--- Exercise details ---
Find the word "flops" in the records below. List each line containing it.

Data listing START

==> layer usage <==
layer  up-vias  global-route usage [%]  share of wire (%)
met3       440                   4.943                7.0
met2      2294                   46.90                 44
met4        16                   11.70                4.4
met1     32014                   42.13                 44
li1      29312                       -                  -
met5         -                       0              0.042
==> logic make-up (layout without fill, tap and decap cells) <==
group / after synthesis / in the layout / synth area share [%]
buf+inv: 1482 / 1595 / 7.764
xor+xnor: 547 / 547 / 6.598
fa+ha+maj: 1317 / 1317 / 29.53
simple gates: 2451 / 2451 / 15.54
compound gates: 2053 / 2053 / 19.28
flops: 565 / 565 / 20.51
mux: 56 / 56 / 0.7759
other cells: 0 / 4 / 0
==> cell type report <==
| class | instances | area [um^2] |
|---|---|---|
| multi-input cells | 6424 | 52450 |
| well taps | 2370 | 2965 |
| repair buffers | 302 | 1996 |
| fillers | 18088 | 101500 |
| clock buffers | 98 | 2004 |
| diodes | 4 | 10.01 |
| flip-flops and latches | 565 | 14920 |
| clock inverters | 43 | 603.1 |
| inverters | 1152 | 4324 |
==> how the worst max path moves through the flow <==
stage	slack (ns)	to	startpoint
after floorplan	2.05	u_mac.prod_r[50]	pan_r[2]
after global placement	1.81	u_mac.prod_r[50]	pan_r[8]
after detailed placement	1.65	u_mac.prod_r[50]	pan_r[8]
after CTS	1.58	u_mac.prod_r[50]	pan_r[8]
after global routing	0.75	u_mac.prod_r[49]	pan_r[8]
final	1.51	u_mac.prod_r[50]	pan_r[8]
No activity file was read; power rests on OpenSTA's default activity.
$ cat src/hw/rtl/dtp_rsp_if.sv
// ----------------------------------------------------------------------------
// Duration parser response channel
// Valid/ready channel carrying one parsed duration with its error code.
// ----------------------------------------------------------------------------
interface dtp_rsp_if;

   logic        valid;
   logic        ready;
   logic [2:0]  error_code;
   logic        is_negative;
   logic [2:0]  style;
   logic [31:0] weeks;
   logic [31:0] days;
   logic [31:0] hours;
   logic [31:0] minutes;
   logic [31:0] seconds;

   modport source (output valid, output error_code, output is_negative, output style,
                   output weeks, output days, output hours, output minutes,
                   output seconds, input ready);
   modport sink   (input valid, input error_code, input is_negative, input style,
                   input weeks, input days, input hours, input minutes,
                   input seconds, output ready);

endinterface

Data listing END

--- Output for this exercise ---
flops: 565 / 565 / 20.51
| flip-flops and latches | 565 | 14920 |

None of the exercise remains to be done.